Would sure be nice if this can be added by adding a opkg package.

 

[chiwalfrm]

I added "PF_EXT_SLIB+=policy" and "PF6_EXT_SLIB+=policy" to the Makefile but this didn't fix the problem. I guess it is more complicated than that.

$ diff -u router/iptables/extensions/Makefile router/iptables/extensions/Makefile.orig
--- router/iptables/extensions/Makefile 2013-09-27 15:22:50.465736995 -0500
+++ router/iptables/extensions/Makefile.orig    2013-09-27 13:29:18.654490177 -0500
@@ -22,12 +22,10 @@
 PF_EXT_SLIB+=hashlimit NFQUEUE
 endif
 PF_EXT_SLIB+=account
-PF_EXT_SLIB+=policy

 ifeq ($(DO_IPV6), 1)
 PF6_EXT_SLIB:=connmark icmp6 length limit mac mark multiport standard state rt hl
 PF6_EXT_SLIB+=tcp udp CONNMARK LOG MARK REJECT IMQ TCPMSS
-PF6_EXT_SLIB+=policy
 ifeq ($(CONFIG_LINUX26),y)
 PF6_EXT_SLIB+=connlimit hashlimit recent NFQUEUE ROUTE HL connbytes
 endif

 

[krabs]

I added "PF_EXT_SLIB+=policy" and "PF6_EXT_SLIB+=policy" to the Makefile but this didn't fix the problem.
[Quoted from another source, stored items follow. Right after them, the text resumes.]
## config.mk

```make
export PLATFORM = sky130hd
export DESIGN_NAME = range_clamp
export DESIGN_NICKNAME = d
export VERILOG_FILES = /design/src/rtl/range_clamp_pkg.sv /design/src/rtl/range_clamp_decode.sv /design/src/rtl/range_clamp_lane.sv /design/src/rtl/range_clamp.sv
export SDC_FILE = /design/constraint.sdc
export NUM_CORES = 1
export LEC_CHECK = 0
export ABC_AREA = 1
export BUFFER_PORTS_ARGS = -buffer_cell sky130_fd_sc_hd__buf_2
export CORE_MARGIN = 10
export CORE_UTILIZATION = 29
export CTS_CLUSTER_DIAMETER = 100
export CTS_CLUSTER_SIZE = 30
export DETAILED_ROUTE_END_ITERATION = 7
export GPL_TIMING_DRIVEN = 0
export PLACE_DENSITY = 0.58
export SLEW_MARGIN = 10
export SYNTH_ARGS = -nofsm -noshare
export SYNTH_HDL_FRONTEND = slang
export SYNTH_SLANG_ARGS = --single-unit
```

## constraint.sdc

```tcl
create_clock -name clk -period 3.12 [get_ports clk]
set_input_delay 0.156 -clock clk [delete_from_list [all_inputs] [get_ports clk]]
set_output_delay 0.156 -clock clk [all_outputs]
set_load 0.02 [all_outputs]
```
File: src/rtl/intc_pkg.sv
package intc_pkg;
    typedef enum logic [1:0] {
        ST_IDLE  = 2'd0,
        ST_OFFER = 2'd1,
        ST_GRANT = 2'd2
    } intc_state_t;

    localparam int NMI_VEC      = 3;
    localparam int IRQ_VEC_BASE = 4;

    localparam logic [1:0] SEL_SENSE  = 2'd0;
    localparam logic [1:0] SEL_ENABLE = 2'd1;
    localparam logic [1:0] SEL_STATUS = 2'd2;
endpackage
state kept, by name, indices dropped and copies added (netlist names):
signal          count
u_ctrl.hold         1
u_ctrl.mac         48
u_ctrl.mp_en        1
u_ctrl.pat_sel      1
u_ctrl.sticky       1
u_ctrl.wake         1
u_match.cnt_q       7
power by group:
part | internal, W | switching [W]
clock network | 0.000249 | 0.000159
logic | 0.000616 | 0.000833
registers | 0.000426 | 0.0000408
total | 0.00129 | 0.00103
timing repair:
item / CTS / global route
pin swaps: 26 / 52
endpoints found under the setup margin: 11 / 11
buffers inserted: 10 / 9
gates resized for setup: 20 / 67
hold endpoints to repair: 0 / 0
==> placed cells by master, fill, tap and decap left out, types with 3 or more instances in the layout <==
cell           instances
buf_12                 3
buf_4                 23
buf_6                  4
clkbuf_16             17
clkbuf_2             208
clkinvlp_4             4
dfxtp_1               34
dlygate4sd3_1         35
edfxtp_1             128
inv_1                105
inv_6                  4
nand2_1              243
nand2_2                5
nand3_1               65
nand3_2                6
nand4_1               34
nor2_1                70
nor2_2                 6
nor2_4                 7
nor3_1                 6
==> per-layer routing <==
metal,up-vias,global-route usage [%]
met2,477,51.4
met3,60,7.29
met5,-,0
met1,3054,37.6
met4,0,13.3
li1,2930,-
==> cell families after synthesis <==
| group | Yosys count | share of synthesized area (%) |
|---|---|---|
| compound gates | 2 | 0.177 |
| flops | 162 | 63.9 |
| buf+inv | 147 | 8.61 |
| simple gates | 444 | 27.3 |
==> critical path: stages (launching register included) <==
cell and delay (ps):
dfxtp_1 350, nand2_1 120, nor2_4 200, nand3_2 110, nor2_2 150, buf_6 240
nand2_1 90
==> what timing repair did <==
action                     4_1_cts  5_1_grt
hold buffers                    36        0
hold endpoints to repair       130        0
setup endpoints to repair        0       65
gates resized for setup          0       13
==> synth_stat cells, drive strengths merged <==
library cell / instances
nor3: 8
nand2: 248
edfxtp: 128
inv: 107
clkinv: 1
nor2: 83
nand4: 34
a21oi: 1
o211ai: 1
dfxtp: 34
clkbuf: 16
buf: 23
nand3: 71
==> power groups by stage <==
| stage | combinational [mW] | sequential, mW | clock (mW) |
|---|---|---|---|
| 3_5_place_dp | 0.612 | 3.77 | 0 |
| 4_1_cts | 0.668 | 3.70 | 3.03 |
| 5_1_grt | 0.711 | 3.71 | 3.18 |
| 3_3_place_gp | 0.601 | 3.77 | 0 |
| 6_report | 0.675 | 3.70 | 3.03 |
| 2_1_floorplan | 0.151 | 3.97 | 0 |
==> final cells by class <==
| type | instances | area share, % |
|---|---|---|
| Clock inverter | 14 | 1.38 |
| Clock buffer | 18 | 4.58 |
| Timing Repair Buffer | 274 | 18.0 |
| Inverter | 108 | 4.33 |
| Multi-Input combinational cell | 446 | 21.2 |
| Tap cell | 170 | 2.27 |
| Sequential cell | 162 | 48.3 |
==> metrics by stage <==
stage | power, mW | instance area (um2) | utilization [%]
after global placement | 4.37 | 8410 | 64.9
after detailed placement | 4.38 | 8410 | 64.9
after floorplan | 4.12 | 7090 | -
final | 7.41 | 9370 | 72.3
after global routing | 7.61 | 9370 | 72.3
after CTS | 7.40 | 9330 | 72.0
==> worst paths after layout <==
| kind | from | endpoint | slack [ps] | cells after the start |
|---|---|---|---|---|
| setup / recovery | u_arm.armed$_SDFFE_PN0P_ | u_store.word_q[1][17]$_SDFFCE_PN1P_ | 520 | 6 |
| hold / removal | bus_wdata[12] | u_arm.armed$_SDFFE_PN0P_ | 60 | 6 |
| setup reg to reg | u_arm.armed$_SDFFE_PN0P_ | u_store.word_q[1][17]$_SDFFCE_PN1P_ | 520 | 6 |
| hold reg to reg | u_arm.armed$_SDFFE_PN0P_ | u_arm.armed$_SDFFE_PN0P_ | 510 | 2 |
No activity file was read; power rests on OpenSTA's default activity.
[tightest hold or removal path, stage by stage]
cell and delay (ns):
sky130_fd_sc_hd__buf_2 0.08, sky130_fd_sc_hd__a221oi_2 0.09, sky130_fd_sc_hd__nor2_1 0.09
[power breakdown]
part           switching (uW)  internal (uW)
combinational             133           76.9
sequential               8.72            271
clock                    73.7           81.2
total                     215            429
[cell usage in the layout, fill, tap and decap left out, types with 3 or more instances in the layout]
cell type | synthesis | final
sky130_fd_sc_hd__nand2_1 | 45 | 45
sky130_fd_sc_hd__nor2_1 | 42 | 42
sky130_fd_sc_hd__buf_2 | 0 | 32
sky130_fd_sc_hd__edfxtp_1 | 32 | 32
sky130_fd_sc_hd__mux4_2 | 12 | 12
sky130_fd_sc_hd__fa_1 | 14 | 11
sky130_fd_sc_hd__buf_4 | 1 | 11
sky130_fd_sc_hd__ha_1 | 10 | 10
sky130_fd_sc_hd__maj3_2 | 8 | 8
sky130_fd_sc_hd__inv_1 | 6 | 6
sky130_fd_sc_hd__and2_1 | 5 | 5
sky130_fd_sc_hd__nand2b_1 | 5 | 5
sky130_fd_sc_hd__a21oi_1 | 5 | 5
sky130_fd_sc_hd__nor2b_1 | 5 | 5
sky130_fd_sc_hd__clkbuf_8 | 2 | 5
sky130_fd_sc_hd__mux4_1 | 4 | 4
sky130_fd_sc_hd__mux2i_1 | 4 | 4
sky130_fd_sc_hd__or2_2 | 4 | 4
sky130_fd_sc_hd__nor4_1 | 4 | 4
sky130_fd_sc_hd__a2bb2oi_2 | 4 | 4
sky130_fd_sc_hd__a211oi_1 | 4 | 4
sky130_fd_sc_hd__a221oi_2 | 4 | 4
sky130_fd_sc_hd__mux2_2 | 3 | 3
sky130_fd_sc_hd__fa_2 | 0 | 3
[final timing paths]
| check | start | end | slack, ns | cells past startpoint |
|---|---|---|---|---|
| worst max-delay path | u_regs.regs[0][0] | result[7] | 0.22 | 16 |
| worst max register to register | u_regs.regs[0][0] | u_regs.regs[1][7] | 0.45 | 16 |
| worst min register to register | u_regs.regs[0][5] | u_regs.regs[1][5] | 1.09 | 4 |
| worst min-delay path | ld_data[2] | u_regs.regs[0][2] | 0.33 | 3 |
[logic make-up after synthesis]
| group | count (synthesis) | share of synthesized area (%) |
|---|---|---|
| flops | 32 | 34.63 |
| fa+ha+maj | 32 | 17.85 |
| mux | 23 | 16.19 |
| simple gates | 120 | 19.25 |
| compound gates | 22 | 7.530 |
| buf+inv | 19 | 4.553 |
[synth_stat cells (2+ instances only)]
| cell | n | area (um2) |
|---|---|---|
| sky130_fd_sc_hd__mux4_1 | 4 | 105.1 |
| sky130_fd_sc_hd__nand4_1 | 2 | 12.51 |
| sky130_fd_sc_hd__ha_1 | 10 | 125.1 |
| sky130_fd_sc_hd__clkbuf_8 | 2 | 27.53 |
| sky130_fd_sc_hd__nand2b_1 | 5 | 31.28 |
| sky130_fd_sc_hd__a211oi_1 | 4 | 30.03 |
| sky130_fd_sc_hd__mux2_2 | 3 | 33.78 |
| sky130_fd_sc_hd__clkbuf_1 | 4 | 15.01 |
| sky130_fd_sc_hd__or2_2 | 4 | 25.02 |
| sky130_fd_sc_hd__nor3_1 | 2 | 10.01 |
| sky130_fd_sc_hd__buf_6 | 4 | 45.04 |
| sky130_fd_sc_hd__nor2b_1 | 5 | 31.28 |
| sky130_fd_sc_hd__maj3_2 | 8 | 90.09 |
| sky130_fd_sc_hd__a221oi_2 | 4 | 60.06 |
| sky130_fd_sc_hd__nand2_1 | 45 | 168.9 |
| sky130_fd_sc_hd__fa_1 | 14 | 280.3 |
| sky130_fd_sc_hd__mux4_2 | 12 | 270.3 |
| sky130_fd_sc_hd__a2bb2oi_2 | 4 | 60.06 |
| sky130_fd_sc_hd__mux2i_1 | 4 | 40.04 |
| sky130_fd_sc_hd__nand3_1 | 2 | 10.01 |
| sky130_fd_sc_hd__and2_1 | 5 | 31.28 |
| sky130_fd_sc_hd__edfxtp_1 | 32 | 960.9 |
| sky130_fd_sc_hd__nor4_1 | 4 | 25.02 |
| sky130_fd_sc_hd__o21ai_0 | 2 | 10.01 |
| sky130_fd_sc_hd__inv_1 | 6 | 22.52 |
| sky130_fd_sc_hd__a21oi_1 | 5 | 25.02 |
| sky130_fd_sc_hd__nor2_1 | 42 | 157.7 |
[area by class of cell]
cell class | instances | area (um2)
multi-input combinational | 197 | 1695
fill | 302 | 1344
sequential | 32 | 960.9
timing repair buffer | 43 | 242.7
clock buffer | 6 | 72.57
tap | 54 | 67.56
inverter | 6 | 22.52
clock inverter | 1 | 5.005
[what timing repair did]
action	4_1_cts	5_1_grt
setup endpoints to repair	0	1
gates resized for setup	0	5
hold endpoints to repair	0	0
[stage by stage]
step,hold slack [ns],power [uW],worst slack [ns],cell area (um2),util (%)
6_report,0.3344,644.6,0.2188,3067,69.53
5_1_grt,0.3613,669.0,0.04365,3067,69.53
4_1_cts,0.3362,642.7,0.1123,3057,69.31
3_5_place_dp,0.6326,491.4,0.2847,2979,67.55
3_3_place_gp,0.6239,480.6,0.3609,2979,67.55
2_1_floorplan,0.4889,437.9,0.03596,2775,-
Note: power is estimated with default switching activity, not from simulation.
File: config.mk
export PLATFORM = sky130hd
export DESIGN_NAME = dac_frame_tx
export DESIGN_NICKNAME = d
export VERILOG_FILES = /design/src/rtl/dac_frame_tx.sv
export SDC_FILE = /design/constraint.sdc
export NUM_CORES = 1
export LEC_CHECK = 0
export BUFFER_PORTS_ARGS = -buffer_cell sky130_fd_sc_hd__buf_2
export CORE_AREA = 2 2 78 80
export CTS_BUF_LIST = sky130_fd_sc_hd__clkbuf_8 sky130_fd_sc_hd__clkbuf_16
export CTS_CLUSTER_SIZE = 24
export DETAILED_ROUTE_END_ITERATION = 8
export DIE_AREA = 0 0 80 82
export MAX_ROUTING_LAYER = met4
export PLACE_DENSITY = 0.69
export SLEW_MARGIN = 20
export SYNTH_ARGS = -nofsm -noshare
export SYNTH_HDL_FRONTEND = slang
export SYNTH_SLANG_ARGS = --single-unit
File: constraint.sdc
create_clock -name clk -period 5.4 [get_ports clk]
set_clock_uncertainty 0.05 [all_clocks]
set_input_delay 0 -clock clk [delete_from_list [all_inputs] [get_ports clk]]
set_output_delay 0 -clock clk [all_outputs]
set_load 0.005 [all_outputs]
File: src/rtl/dac_frame_tx.sv
module dac_frame_tx #(
  parameter int DIV_CYC   = 4,
  parameter int SETUP_CYC = 2,
  parameter int HOLD_CYC  = 1,
  parameter int GAP_CYC   = 3
) (
  input  logic        clk,
  input  logic        rst_n,
  input  logic        park_low,
  input  logic        abort,
  input  logic        cmd_valid,
  output logic        cmd_ready,
  input  logic [15:0] cmd_code,
  input  logic [1:0]  cmd_mode,
  output logic        sync_n,
  output logic        sclk,
  output logic        sdo,
  output logic        done
);
  localparam int WORD_W = 24;
  localparam int CNT_W  = $clog2(DIV_CYC + SETUP_CYC + HOLD_CYC + GAP_CYC + 1);
  localparam logic [CNT_W-1:0] DIV_LD   = CNT_W'(DIV_CYC - 1);
  localparam logic [CNT_W-1:0] SETUP_LD = CNT_W'(SETUP_CYC - 1);
  localparam logic [CNT_W-1:0] HOLD_LD  = CNT_W'(HOLD_CYC - 1);
  localparam logic [CNT_W-1:0] GAP_LD   = CNT_W'(GAP_CYC - 1);

  typedef enum logic [2:0] {S_IDLE, S_GAP, S_SETUP, S_SHIFT, S_HOLD} st_t;

  st_t               st;
  logic [CNT_W-1:0]  cnt;
  logic [4:0]        bits;
  logic [WORD_W-1:0] sh;
  logic              pend;
  logic [WORD_W-1:0] word;
  logic              cut;

  assign word      = {6'b0, cmd_mode, cmd_code};
  assign cmd_ready = (st == S_IDLE);
  assign cut       = abort && (st == S_SETUP || st == S_SHIFT);

  always_ff @(posedge clk or negedge rst_n) begin
    if (!rst_n) begin
      st <= S_IDLE; cnt <= '0; bits <= '0; sh <= '0; pend <= 1'b0;
      sync_n <= 1'b1; sclk <= 1'b0; sdo <= 1'b0; done <= 1'b0;
    end else begin
      done <= 1'b0;
      if (cut) begin
        st <= S_GAP; cnt <= GAP_LD; pend <= 1'b0; sync_n <= 1'b1; sclk <= 1'b0;
      end else begin
        case (st)
          S_IDLE: begin
            if (cmd_valid) begin
              sh <= word; bits <= '0;
              if (sync_n) begin
                st <= S_SETUP; sync_n <= 1'b0; sdo <= word[WORD_W-1]; cnt <= SETUP_LD;
              end else begin
                st <= S_GAP; pend <= 1'b1; sync_n <= 1'b1; cnt <= GAP_LD;
              end
            end else if (park_low && sync_n) begin
              sync_n <= 1'b0;
            end else if (!park_low && !sync_n) begin
              st <= S_GAP; pend <= 1'b0; sync_n <= 1'b1; cnt <= GAP_LD;
            end
          end
          S_GAP: begin
            if (cnt != '0) cnt <= cnt - 1'b1;
            else if (pend) begin
              st <= S_SETUP; pend <= 1'b0; sync_n <= 1'b0; sdo <= sh[WORD_W-1]; cnt <= SETUP_LD;
            end else st <= S_IDLE;
          end
          S_SETUP: begin
            if (cnt != '0) cnt <= cnt - 1'b1;
            else st <= S_SHIFT;
          end
          S_SHIFT: begin
            if (cnt != '0) cnt <= cnt - 1'b1;
            else if (!sclk) begin
              sclk <= 1'b1; sdo <= sh[WORD_W-1]; sh <= sh << 1; cnt <= DIV_LD;
            end else begin
              sclk <= 1'b0;
              if (bits == 5'(WORD_W - 1)) begin
                st <= S_HOLD; cnt <= HOLD_LD;
              end else begin
                bits <= bits + 1'b1; cnt <= DIV_LD;
              end
            end
          end
          S_HOLD: begin
            if (cnt == '0 || abort) begin
              st <= S_GAP; cnt <= GAP_LD; pend <= 1'b0;
              sync_n <= 1'b1; done <= 1'b1; sdo <= 1'b0;
            end else cnt <= cnt - 1'b1;
          end
          default: st <= S_IDLE;
        endcase
      end
    end
  end
endmodule
===== src/rtl/gpio_chg_port.sv =====
module gpio_chg_port #(
  parameter int WIDTH  = 8,
  parameter int CHG_LO = 4
) (
  input  logic             clk,
  input  logic             rst_n,
  input  logic             bus_sel,
  input  logic             bus_wr,
  input  logic             bus_rd,
  input  logic [1:0]       bus_addr,
  input  logic [WIDTH-1:0] bus_wdata,
  input  logic [WIDTH-1:0] bus_wmask,
  output logic [WIDTH-1:0] bus_rdata,
  input  logic [WIDTH-1:0] pin_in,
  input  logic [WIDTH-1:0] alt_en,
  input  logic [WIDTH-1:0] alt_oe,
  input  logic [WIDTH-1:0] alt_out,
  output logic [WIDTH-1:0] pad_oe,
  output logic [WIDTH-1:0] pad_out,
  output logic [WIDTH-1:0] pad_pullup,
  output logic             irq,
  output logic             wake
);
  localparam int CHG_W = WIDTH - CHG_LO;

  logic [WIDTH-1:0] sync1, pin_s, dir_q, lat_q;
  logic [CHG_W-1:0] snap_q, diff;
  logic             pu_dis, ie, flag_q, mism;
  logic             wr_port, wr_dir, wr_ctl, wr_sts, port_acc;

  assign wr_port  = bus_sel & bus_wr & (bus_addr == 2'd0);
  assign wr_dir   = bus_sel & bus_wr & (bus_addr == 2'd1);
  assign wr_ctl   = bus_sel & bus_wr & (bus_addr == 2'd2);
  assign wr_sts   = bus_sel & bus_wr & (bus_addr == 2'd3);
  assign port_acc = bus_sel & (bus_wr | bus_rd) & (bus_addr == 2'd0);

  always_ff @(posedge clk or negedge rst_n)
    if (!rst_n) begin
      sync1 <= '0;
      pin_s <= '0;
    end else begin
      sync1 <= pin_in;
      pin_s <= sync1;
    end

  always_ff @(posedge clk or negedge rst_n)
    if (!rst_n) begin
      dir_q  <= '1;
      lat_q  <= '0;
      pu_dis <= 1'b1;
      ie     <= 1'b0;
    end else begin
      if (wr_dir)  dir_q <= bus_wdata;
      if (wr_port) lat_q <= (pin_s & ~bus_wmask) | (bus_wdata & bus_wmask);
      if (wr_ctl) begin
        pu_dis <= bus_wdata[WIDTH-1];
        ie     <= bus_wdata[0];
      end
    end

  assign pad_oe     = (alt_en & alt_oe) | (~alt_en & ~dir_q);
  assign pad_out    = (alt_en & alt_out) | (~alt_en & lat_q);
  assign pad_pullup = pu_dis ? '0 : ~pad_oe;

  assign diff = (pin_s[WIDTH-1:CHG_LO] ^ snap_q) & ~pad_oe[WIDTH-1:CHG_LO];
  assign mism = |diff;

  always_ff @(posedge clk or negedge rst_n)
    if (!rst_n) begin
      snap_q <= '0;
      flag_q <= 1'b0;
    end else begin
      if (port_acc) snap_q <= pin_s[WIDTH-1:CHG_LO];
      if (mism && !port_acc)           flag_q <= 1'b1;
      else if (wr_sts && !bus_wdata[0]) flag_q <= 1'b0;
    end

  assign irq  = flag_q & ie;
  assign wake = ie & (flag_q | mism);

  always_comb
    case (bus_addr)
      2'd0:    bus_rdata = pin_s;
      2'd1:    bus_rdata = dir_q;
      2'd2:    bus_rdata = {pu_dis, {(WIDTH-2){1'b0}}, ie};
      default: bus_rdata = {{(WIDTH-1){1'b0}}, flag_q};
    endcase
endmodule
I guess it is more complicated than that.

$ diff -u router/iptables/extensions/Makefile router/iptables/extensions/Makefile.orig
--- router/iptables/extensions/Makefile 2013-09-27 15:22:50.465736995 -0500
+++ router/iptables/extensions/Makefile.orig    2013-09-27 13:29:18.654490177 -0500
@@ -22,12 +22,10 @@
 PF_EXT_SLIB+=hashlimit NFQUEUE
 endif
 PF_EXT_SLIB+=account
-PF_EXT_SLIB+=policy

 ifeq ($(DO_IPV6), 1)
 PF6_EXT_SLIB:=connmark icmp6 length limit mac mark multiport standard state rt hl
 PF6_EXT_SLIB+=tcp udp CONNMARK LOG MARK REJECT IMQ TCPMSS
-PF6_EXT_SLIB+=policy
 ifeq ($(CONFIG_LINUX26),y)
 PF6_EXT_SLIB+=connlimit hashlimit recent NFQUEUE ROUTE HL connbytes
 endif

Try this

delete libipt_policy.c, libipt_policy.man, libip6t_policy.c, libip6t_policy.man
from https://github.com/RMerl/asuswrt-merlin/tree/master/release/src/router/iptables/extensions

add PF_EXT_SLIB+=policy under conntrack in Makefile

copy libxt_policy.c, libxt_policy.man from https://github.com/RMerl/asuswrt-merlin/tree/master/release/src/router/iptables-1.4.x/extensions to https://github.com/RMerl/asuswrt-merlin/tree/master/release/src/router/iptables/extensions

copy xt_policy.h from https://github.com/RMerl/asuswrt-merlin/tree/master/release/src/router/iptables-1.4.x/include/linux/netfilter to https://github.com/RMerl/asuswrt-merlin/tree/master/release/src/router/iptables/include/linux/netfilter

copy x_tables.h from https://github.com/RMerl/asuswrt-merlin/blob/master/release/src/router/iptables-1.4.x/include/linux/netfilter/x_tables.h to https://github.com/RMerl/asuswrt-merlin/tree/master/release/src/router/iptables/include

recompile be sure to run make clean first.